I think you'll get what you want if you drop the colon from the second indexer. The way to think about this is by analogy with python's list slicing semantics.
If I have a list, my_list = [1, 2, 3, 4], then
my_list[N]
means "give me the Nth element of my_list". One of the nice features of Python's list slicing is that negative indices wrap to the end of lists, so
my_list[-1]
becomes syntactic sugar for "give me the last element of my_list".
Adding a colon to your indexer changes the semantics of what you're asking Python to do. When you write
my_list[N:]
you're now saying "give me the sub-list of elements drawn from my_list, starting at index N." So for example,
my_list = [1, 2, 3, 4]
sub_list = my_list[2:] # sub_list = [3,4]
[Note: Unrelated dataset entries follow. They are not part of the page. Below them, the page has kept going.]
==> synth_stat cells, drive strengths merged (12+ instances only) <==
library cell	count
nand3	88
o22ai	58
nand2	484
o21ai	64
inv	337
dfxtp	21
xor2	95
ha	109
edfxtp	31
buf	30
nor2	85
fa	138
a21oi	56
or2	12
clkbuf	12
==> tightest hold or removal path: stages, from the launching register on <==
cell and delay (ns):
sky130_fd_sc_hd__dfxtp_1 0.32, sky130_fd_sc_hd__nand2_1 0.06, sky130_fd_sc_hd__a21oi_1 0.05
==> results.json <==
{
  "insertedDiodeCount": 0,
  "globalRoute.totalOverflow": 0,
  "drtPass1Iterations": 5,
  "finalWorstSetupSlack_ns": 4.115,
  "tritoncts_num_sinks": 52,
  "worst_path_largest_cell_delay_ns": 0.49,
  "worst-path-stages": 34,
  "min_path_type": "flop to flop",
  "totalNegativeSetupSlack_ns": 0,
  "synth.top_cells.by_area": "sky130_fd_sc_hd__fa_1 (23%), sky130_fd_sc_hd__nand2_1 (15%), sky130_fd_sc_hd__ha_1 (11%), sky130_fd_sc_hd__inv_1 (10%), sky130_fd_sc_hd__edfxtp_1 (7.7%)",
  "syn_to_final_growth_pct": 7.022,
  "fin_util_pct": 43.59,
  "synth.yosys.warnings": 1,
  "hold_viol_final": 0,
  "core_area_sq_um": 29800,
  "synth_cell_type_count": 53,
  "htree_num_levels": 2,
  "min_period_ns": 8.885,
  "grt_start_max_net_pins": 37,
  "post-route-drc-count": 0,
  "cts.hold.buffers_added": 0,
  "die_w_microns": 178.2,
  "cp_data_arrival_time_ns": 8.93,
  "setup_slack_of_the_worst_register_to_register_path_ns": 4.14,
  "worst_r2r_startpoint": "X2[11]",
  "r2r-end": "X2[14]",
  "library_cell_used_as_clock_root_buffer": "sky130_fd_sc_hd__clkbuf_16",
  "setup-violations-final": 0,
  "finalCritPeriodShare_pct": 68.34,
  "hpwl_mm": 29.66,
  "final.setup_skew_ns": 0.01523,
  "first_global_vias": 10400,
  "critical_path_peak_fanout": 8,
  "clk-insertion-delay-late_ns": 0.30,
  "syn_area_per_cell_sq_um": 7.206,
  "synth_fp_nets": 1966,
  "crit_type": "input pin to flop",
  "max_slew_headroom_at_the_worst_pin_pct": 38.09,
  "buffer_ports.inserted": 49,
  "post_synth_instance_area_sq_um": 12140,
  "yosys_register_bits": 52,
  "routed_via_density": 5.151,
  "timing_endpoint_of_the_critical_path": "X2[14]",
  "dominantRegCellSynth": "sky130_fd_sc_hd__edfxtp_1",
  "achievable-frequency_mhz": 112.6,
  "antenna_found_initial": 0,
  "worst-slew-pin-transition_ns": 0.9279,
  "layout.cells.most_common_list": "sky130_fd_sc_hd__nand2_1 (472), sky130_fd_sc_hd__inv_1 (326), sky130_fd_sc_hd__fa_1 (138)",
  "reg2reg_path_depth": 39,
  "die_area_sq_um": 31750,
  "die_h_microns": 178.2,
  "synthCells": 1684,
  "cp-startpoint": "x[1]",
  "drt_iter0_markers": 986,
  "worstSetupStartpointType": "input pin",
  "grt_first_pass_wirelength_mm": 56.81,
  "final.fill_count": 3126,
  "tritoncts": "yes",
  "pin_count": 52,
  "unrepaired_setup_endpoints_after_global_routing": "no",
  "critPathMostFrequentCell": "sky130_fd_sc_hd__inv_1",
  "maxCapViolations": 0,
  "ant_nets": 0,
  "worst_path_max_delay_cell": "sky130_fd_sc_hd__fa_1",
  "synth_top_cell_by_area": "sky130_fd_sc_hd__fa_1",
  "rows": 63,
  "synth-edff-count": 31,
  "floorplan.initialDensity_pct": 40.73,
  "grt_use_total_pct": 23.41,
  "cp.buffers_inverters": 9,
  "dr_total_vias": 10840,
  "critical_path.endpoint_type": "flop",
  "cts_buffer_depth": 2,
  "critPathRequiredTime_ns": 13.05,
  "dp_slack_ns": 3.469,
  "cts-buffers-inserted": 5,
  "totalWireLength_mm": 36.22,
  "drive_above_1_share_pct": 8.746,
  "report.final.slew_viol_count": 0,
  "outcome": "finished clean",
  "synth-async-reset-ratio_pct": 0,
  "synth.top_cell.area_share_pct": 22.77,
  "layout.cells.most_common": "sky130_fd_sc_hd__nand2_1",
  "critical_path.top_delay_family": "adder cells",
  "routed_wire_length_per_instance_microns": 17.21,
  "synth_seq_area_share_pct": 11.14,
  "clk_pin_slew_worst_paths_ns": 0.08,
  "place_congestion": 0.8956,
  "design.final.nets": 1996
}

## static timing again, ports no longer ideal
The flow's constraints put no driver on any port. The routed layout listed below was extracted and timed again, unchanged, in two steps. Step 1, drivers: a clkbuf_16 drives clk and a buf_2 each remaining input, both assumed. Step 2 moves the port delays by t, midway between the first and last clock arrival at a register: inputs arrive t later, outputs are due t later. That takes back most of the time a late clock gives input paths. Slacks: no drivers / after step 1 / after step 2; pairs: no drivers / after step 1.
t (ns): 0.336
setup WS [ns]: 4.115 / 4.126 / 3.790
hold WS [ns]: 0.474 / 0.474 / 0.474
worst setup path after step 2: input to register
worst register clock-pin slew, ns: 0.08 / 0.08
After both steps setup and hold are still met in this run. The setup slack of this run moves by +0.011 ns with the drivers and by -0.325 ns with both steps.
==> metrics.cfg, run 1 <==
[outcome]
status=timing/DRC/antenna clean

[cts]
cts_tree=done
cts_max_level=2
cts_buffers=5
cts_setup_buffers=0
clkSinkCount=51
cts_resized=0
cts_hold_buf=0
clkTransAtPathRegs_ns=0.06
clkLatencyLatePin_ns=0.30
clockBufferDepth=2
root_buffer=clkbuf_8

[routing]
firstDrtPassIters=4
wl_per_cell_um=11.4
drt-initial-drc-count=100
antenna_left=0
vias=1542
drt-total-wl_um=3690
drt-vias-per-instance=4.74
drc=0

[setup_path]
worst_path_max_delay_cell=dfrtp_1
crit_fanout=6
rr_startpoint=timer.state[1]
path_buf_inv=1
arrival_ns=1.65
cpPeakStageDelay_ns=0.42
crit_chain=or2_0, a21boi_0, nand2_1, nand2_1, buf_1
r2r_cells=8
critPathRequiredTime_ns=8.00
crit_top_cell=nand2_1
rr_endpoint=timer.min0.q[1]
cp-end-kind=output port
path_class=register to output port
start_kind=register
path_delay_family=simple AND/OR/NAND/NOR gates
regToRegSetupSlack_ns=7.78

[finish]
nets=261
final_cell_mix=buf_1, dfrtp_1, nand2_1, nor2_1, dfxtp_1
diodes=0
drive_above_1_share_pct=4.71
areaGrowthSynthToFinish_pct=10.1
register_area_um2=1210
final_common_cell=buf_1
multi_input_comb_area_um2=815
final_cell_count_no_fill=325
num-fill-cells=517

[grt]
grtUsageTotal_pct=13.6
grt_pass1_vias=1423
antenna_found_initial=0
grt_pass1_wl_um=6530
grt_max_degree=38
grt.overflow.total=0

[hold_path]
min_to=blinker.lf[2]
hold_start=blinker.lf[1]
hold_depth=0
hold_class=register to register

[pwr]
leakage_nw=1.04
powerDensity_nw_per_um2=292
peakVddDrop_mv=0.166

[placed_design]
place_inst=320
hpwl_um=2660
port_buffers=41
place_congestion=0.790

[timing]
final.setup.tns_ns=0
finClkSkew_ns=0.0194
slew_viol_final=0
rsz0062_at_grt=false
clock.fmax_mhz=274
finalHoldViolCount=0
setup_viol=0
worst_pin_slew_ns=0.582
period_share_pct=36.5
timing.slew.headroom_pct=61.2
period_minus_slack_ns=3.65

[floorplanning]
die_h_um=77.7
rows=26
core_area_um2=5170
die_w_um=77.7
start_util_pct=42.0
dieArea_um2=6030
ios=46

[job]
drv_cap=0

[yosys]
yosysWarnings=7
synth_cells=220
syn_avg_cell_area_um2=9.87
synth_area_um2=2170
Context: an optimization exercise on an open-source flow, tuned for small area. The choices shown serve that exercise and are no tape-out recipe.
Only simulation tests tie the RTL to the original design; equivalence was not proved.
Power and IR drop assume default switching activity.

## flow/design.v (module list and top-level ports; edited modules follow where they fit)
// module mac_arith: 1617 lines
// module fa_cell: 4 lines
// module ha_cell: 4 lines
// module bwd_arith: 1589 lines
// module top_level: 402 lines
module top_level (
    clk, rst, seed,
    action, state, next_state, step_o, phase, episode_o, q_cur, q_next
);
  // ...
==> flow/flow/run.sh <==
#!/bin/bash
set -euo pipefail
export BUFFER_PORTS_ARGS="-buffer_cell sky130_fd_sc_hd__buf_1"
export RECOVER_POWER=100
export CTS_ARGS="-sink_clustering_enable -repair_clock_nets -dont_use_dummy_load -buf_list sky130_fd_sc_hd__clkbuf_8 -sink_clustering_size 15 -sink_clustering_max_diameter 80"
bash standard.sh > standard.log 2>&1
==> flow/standard.sh <==
#!/bin/bash
# synth_recipe.tcl (not shown) runs the flow's synth.tcl, then flattens the netlist and writes it again
# the make line also repeats each setting of config.mk as NAME=value (left out here)
make -C /OpenROAD-flow-scripts/flow DESIGN_CONFIG=/design/flow/config.mk WORK_HOME=/design/flow/orfs CLKGATE_MAP_FILE= SYNTH_SCRIPT=/design/flow/synth_recipe.tcl "${@:-finish}"
==> flow/config.mk <==
export PLATFORM = sky130hd
export DESIGN_NAME = top_level
export DESIGN_NICKNAME = top_level
export VERILOG_FILES = /design/flow/design.v
export SDC_FILE = /design/flow/constraint.sdc
export NUM_CORES = 8
export LEC_CHECK = 0
export CAP_MARGIN = 20
export CORE_MARGIN = 2
export CORE_UTILIZATION = 65
export CTS_BUF_LIST = sky130_fd_sc_hd__clkbuf_8
export CTS_CLUSTER_DIAMETER = 80
export CTS_CLUSTER_SIZE = 15
export PLACE_DENSITY = 0.75
export SLEW_MARGIN = 20
export SYNTH_HIERARCHICAL = 1
export SYNTH_MINIMUM_KEEP_SIZE = 0
==> flow/constraint.sdc <==
create_clock -name core_clock -period 20.0 [get_ports {clk}]
set_input_delay 4.0000 -clock core_clock [delete_from_list [all_inputs] [get_ports {clk}]]
set_output_delay 4.0000 -clock core_clock [all_outputs]
set_load 0.01 [all_outputs]
==> notes.md, run 1 <==
- The count of boundary I/O pins is about 170.
- The worst-path cell with the longest stage delay is sky130_fd_sc_hd__or4b_2.
- Summing the areas of all fa, ha and maj instances in the mapped netlist gives 38.0% of the synthesized area.
- The worst path meets setup with 1.51 ns of slack.
- The terminating pin of the worst hold path is w2r[214].
- The group drawing the most power is combinational cells.
- In this run, power in the clock network comes to around 1.2 mW.
- A clean result was blocked by max-capacitance violations, max-slew violations.
- The flow ran to the end, but the layout failed its checks.
- The post-synth design cell area is ~83000 um^2.
- The layout-stage area growth over the synthesis result is 3.77%.
- The routed design uses around 20 mm of met3 wire.
- Setup repair after global routing left no endpoint under its margin.
- The global router's overall resource usage is 34.6%.
- In this run, the clock network consumes roughly 11% of the power.
- The pin count of the biggest net entering global routing is 82.
- The number of cells on the critical path is 84.
- The number of pins with negative max-slew slack in the final report is between 400 and 500.
- The time the worst path needs with I/O delays and setup is about 18 ns.
- The post-synthesis mux area share is under 10%.
- The class of the tightest hold or removal check is reg2reg.
- The area of the die is about 130000 um^2.
- The count of max-cap constraint violations is 12.
- Clock tree synthesis inserted a total of 99 buffers.
- For the pin with the worst max-slew slack, the measured transition is 3.21 ns.
==> run 2: changes to the inputs <==
==> flow/flow/run.sh (replaced) <==
#!/bin/bash
set -euo pipefail
export BUFFER_PORTS_ARGS="-buffer_cell sky130_fd_sc_hd__buf_1"
export CTS_ARGS="-sink_clustering_enable -repair_clock_nets -dont_use_dummy_load -buf_list sky130_fd_sc_hd__clkbuf_8 -sink_clustering_size 15 -sink_clustering_max_diameter 80"
bash standard.sh > standard.log 2>&1
--- a/flow/config.mk
+++ b/flow/config.mk
@@ -8,9 +8,9 @@
 export CAP_MARGIN = 20
 export CORE_MARGIN = 2
-export CORE_UTILIZATION = 65
+export CORE_UTILIZATION = 75
 export CTS_BUF_LIST = sky130_fd_sc_hd__clkbuf_8
 export CTS_CLUSTER_DIAMETER = 80
 export CTS_CLUSTER_SIZE = 15
-export PLACE_DENSITY = 0.75
+export PLACE_DENSITY = 0.85
 export SLEW_MARGIN = 20
 export SYNTH_HIERARCHICAL = 1
==> run 2 against run 1 <==
Sequential share of layout area increased by 0.056 points; via count up 3.2%; combinational power increased by 7.5%; maximum frequency down 1.6%; critical path depth rose by 1; area after synthesis unchanged; first-iteration DRC count up 21%; sequential power increased by 3%; total power rose by 5.3%; wire length is 2.8% higher; core utilization grew 10 points; now clean on timing, DRC and antenna.
==> notes.md, run 2 <==
- Outcome: complete, no violations (was complete, but fails checks).
- The global router's overall resource usage is 41.1% (was 34.6%).
- The insertion delay to the later sink of the worst-skew pair came to 0.82 ns (was 0.88 ns).
- The terminating pin of the worst hold path was acr[4] (was w2r[214]).
- Commonest cells after routing, fill and taps aside: 1709 x sky130_fd_sc_hd__nand2_1, 1353 x sky130_fd_sc_hd__fa_1, 1216 x sky130_fd_sc_hd__dfxtp_1, 541 x sky130_fd_sc_hd__inv_1, 367 x sky130_fd_sc_hd__ha_1 (was 1710 x sky130_fd_sc_hd__nand2_1, 1353 x sky130_fd_sc_hd__fa_1, 1218 x sky130_fd_sc_hd__dfxtp_1, 543 x sky130_fd_sc_hd__inv_1, 367 x sky130_fd_sc_hd__ha_1).
- Post-synth top cells: 1712 x sky130_fd_sc_hd__nand2_1, 1353 x sky130_fd_sc_hd__fa_1, 1218 x sky130_fd_sc_hd__dfxtp_1, 541 x sky130_fd_sc_hd__inv_1, 367 x sky130_fd_sc_hd__ha_1 (unchanged).
- The number of warnings reported in the yosys synthesis log is 7 (unchanged).
- The beginning of the critical path is st_old[3] (was st_old[1]).
- The residual overflow from global routing is 0 (unchanged).
- The via count is 60700 (was 58800).
- The clock-pin slew reported for the worst setup and hold paths after clock tree synthesis is 0.11 ns (was 0.10 ns).
- The maximum count of clock buffers along a single path is 3 (unchanged).
- The dominant synthesized flop cell was sky130_fd_sc_hd__dfxtp_1 (unchanged).
- The async set or reset register ratio after synthesis is 0% (unchanged).
- The cell-internal power came to 5.89 mW (was 5.80 mW).
- The time the worst path needs with I/O delays and setup was 18.80 ns (was 18.49 ns).
- The portion of total power attributed to combinational logic came to 63.2% (was 61.9%).
- The post-synthesis compound-gate area fraction is 7.99% (unchanged).
- Cell types occupying the most area after synthesis: sky130_fd_sc_hd__fa_1 32%, sky130_fd_sc_hd__dfxtp_1 29%, sky130_fd_sc_hd__nand2_1 7.7%, sky130_fd_sc_hd__ha_1 5.5%, sky130_fd_sc_hd__and2_1 2.6% (unchanged).
- RSZ-0062 raised after global routing: no (unchanged).
- The global placer's final weighted congestion is 0.971 (was 0.941).
- The cell repeated most along the worst path is sky130_fd_sc_hd__a21oi_1 (unchanged).
- The post-detailed-route DRC marker count is 0 (unchanged).
- The maximum VDD drop is 0.892 mV (was 0.536 mV).
- The transition time at the pin with the least slew margin is 1.17 ns (was 3.21 ns).
- The top cell family by delay on the critical path was compound AO/OA/AOI/OAI gates (unchanged).
- The multi-input combinational cell area is 54100 um^2 (was 54000 um^2).
- The area of all placed cells without fillers is 86400 um^2 (was 86600 um^2).
- The setup TNS is 0 ns (unchanged).
- The adder and majority cell fraction of the synthesized area is 38.0% (unchanged).
- The number of routed nets with antenna violations came to 0 (unchanged).
- The switching power as a share of total power is 49.3% (was 47.5%).
- The worst-path cell with the longest stage delay is sky130_fd_sc_hd__a222oi_1 (was sky130_fd_sc_hd__or4b_2).
- The register bank with the most flops is w2r (unchanged).
- The required time reported for the critical path endpoint is 20.70 ns (was 20.74 ns).
- The number of pins with negative max-slew slack in the final report is 0 (was 409).
- The worst-case register-to-register setup slack came to 1.20 ns (was 1.51 ns).
- The via count of the first global-routing pass is 63400 (was 61500).
- The standby leakage power is 29.4 nW (was 29.3 nW).
- The upper clock frequency limit is 53.2 MHz (was 54.1 MHz).
- The number of flops mapped to enable cells by yosys is 34 (unchanged).
- The first-pass iteration count of the detailed router was 7 (was 9).
- The number of flip-flops under the largest register name is 495 (unchanged).
- The CTS tree is yes (unchanged).
- The clock tree root driver cell is sky130_fd_sc_hd__clkbuf_8 (unchanged).
- The global-route wire length before repair came to 355 mm (was 350 mm).
- The number of CTS-inserted buffers is 96 (was 99).
- The xor/xnor cell area share of the yosys netlist is 1.80% (unchanged).
- The share of the yosys chip area belonging to registers was 30.5% (unchanged).
- The synthesized area divided by synthesized cell count is 10.3 um^2 (unchanged).
- The area of the die is 114000 um^2 (was 131000 um^2).
- The signal arrival time at the worst endpoint came to 19.49 ns (was 19.23 ns).
- The clock share of power is 10.5% (was 11.2%).
- The number of placement rows was 122 (was 131).
- The post-route core utilization is 78.2% (was 67.9%).
- The sequential standard cell area was 25400 um^2 (about the same).
- The maximum fanout along the worst path came to 19 (was 21).
- The critical path start-end classification is reg2reg (unchanged).
- The starting density of the core is 75.5% (was 65.4%).
- The endpoint of the most critical register-to-register path is dl2[4] (unchanged).
- The total chip power is 11.6 mW (was 11.0 mW).
- The core outline area was 111000 um^2 (was 128000 um^2).
- The number of antenna violations at the first check in global routing was 8 (was 11).
- The dominant combinational cell family by area after synthesis is adder cells (unchanged).
- The pin count of the biggest net entering global routing is 95 (was 82).
- The launch point of the worst reg-to-reg path is st_old[3] (was st_old[1]).
- The instance count along the most critical hold path was 0 (unchanged).
- The post-synthesis register bit count is 1252 (unchanged).
- The layout net count is 9803 (was 9836).
- The count of max-cap constraint violations came to 0 (was 12).
- The number of nets produced by synthesis is 9867 (unchanged).
- The cell accounting for the most synthesized area is sky130_fd_sc_hd__fa_1 (unchanged).
- The minimum setup slack after placement is 0.824 ns (was 0.782 ns).
- The average wire per standard cell came to 24.0 um (was 22.9 um).
- The number of port buffers came to 171 (unchanged).
- The proportion of netlist area held by the largest area contributor is 32.5% (unchanged).
- The kind of end point of the critical path is a flop (unchanged).
- The buffers plus inverters on the worst setup path is 9 (was 7).
- The fill cell total of the finished layout is 7103 (was 9852).
- The number of violations reported at the end of detailed-routing iteration 0 was 6778 (was 5597).
- The most frequently used cell type in the post-synthesis netlist is sky130_fd_sc_hd__nand2_1 (unchanged).
- The number of endpoints with negative hold slack in the final report came to 0 (unchanged).
- The gate count of the mapped netlist was 8133 (unchanged).
- The remaining max-slew budget at the tightest pin is 21.5% (was -114%).
- The clock sink total came to 1252 (unchanged).
- The sequential share of power is 26.3% (was 27.0%).
- The height of the die was 338 um (was 362 um).
- The post-synthesis mux area share is 1.78% (unchanged).
- The class of the tightest hold or removal check is reg2reg (unchanged).
- The layout-stage area growth over the synthesis result is 3.58% (was 3.77%).
- The final routed wirelength across all metal layers is 229 mm (was 223 mm).
- The worst-case reg-to-reg path depth was 85 (was 84).
- The deepest level of the CTS H-tree was 3 (unchanged).
- The count of boundary I/O pins is 172 (unchanged).
- The largest clock skew in the final design is 0.0745 ns (was 0.162 ns).
- The vias per cell is 6.35 (was 6.02).
- The post-synthesis simple-gate area fraction is 15.0% (unchanged).
- The most common cell after layout, fill and taps aside was sky130_fd_sc_hd__nand2_1 (unchanged).
- The final cycle utilization of the critical path is 94.0% (was 92.4%).
- The sort of element at the start of the critical path is a flop (unchanged).
- The hold path startpoint is acr[15] (was w2r[170]).
- The final HPWL from detailed placement is 169 mm (was 165 mm).
- The power per cell area came to 134 nW/um^2 (was 127 nW/um^2).
- Largest registers: w2r: 495 flops, w3r: 220 flops (unchanged).
- The die extent in x is 338 um (was 362 um).
- The post-synth design cell area is 83400 um^2 (unchanged).
- The final-report setup violation count is 0 (unchanged).
- The final worst-path setup slack is 1.20 ns (was 1.51 ns).
- The fraction of final layout cells with drive strength greater than 1 is 4.55% (was 3.90%).
- The count of distinct cell types in the synthesized netlist was 115 (unchanged).
- The biggest cell delay along the critical path came to 0.67 ns (was 0.64 ns).
- The placement-stage cell area was 85000 um^2 (was 85400 um^2).
- The switching power of the nets came to 5.73 mW (was 5.24 mW).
In the particular case where N = -1, you're saying "give me the sub-list of elements drawn from my_list, starting with the last element of the list. Thus we get
my_list = [1, 2, 3, 4]
sub_list = my_list[-1:] # sub_list = [4]
Pandas Series (1D), DataFrame (2D), and Panel (3D) objects extend these semantics in a natural way. Indexing into one of these objects with a scalar value (i.e., without a colon), returns an object of one dimension lower than the original object. Indexing with a slice (i.e. using the colon syntax) returns a filtered-down object of the same dimension as the original object.
In the example above, prices is a 2D DataFrame object. When you index into it with the string 'historical_ratio' you've indexed by a scalar, so you get back a 1D Series, because that's the pandas data type of one dimension lower than your original DataFrame. This is analogous to doing my_list[N] in the simple list case. You then index into the resulting series with the slice [-1:], and because you used a slice instead of a scalar, we get a length-1 Series instead of a value. This is analogous to doing my_list[N:] in the list case.
If instead you index with [-1], pandas will return 1.999622. You can think of this as pandas again "lowering the dimension" of our 1D Series to a "0D" object, which is just a simple scalar.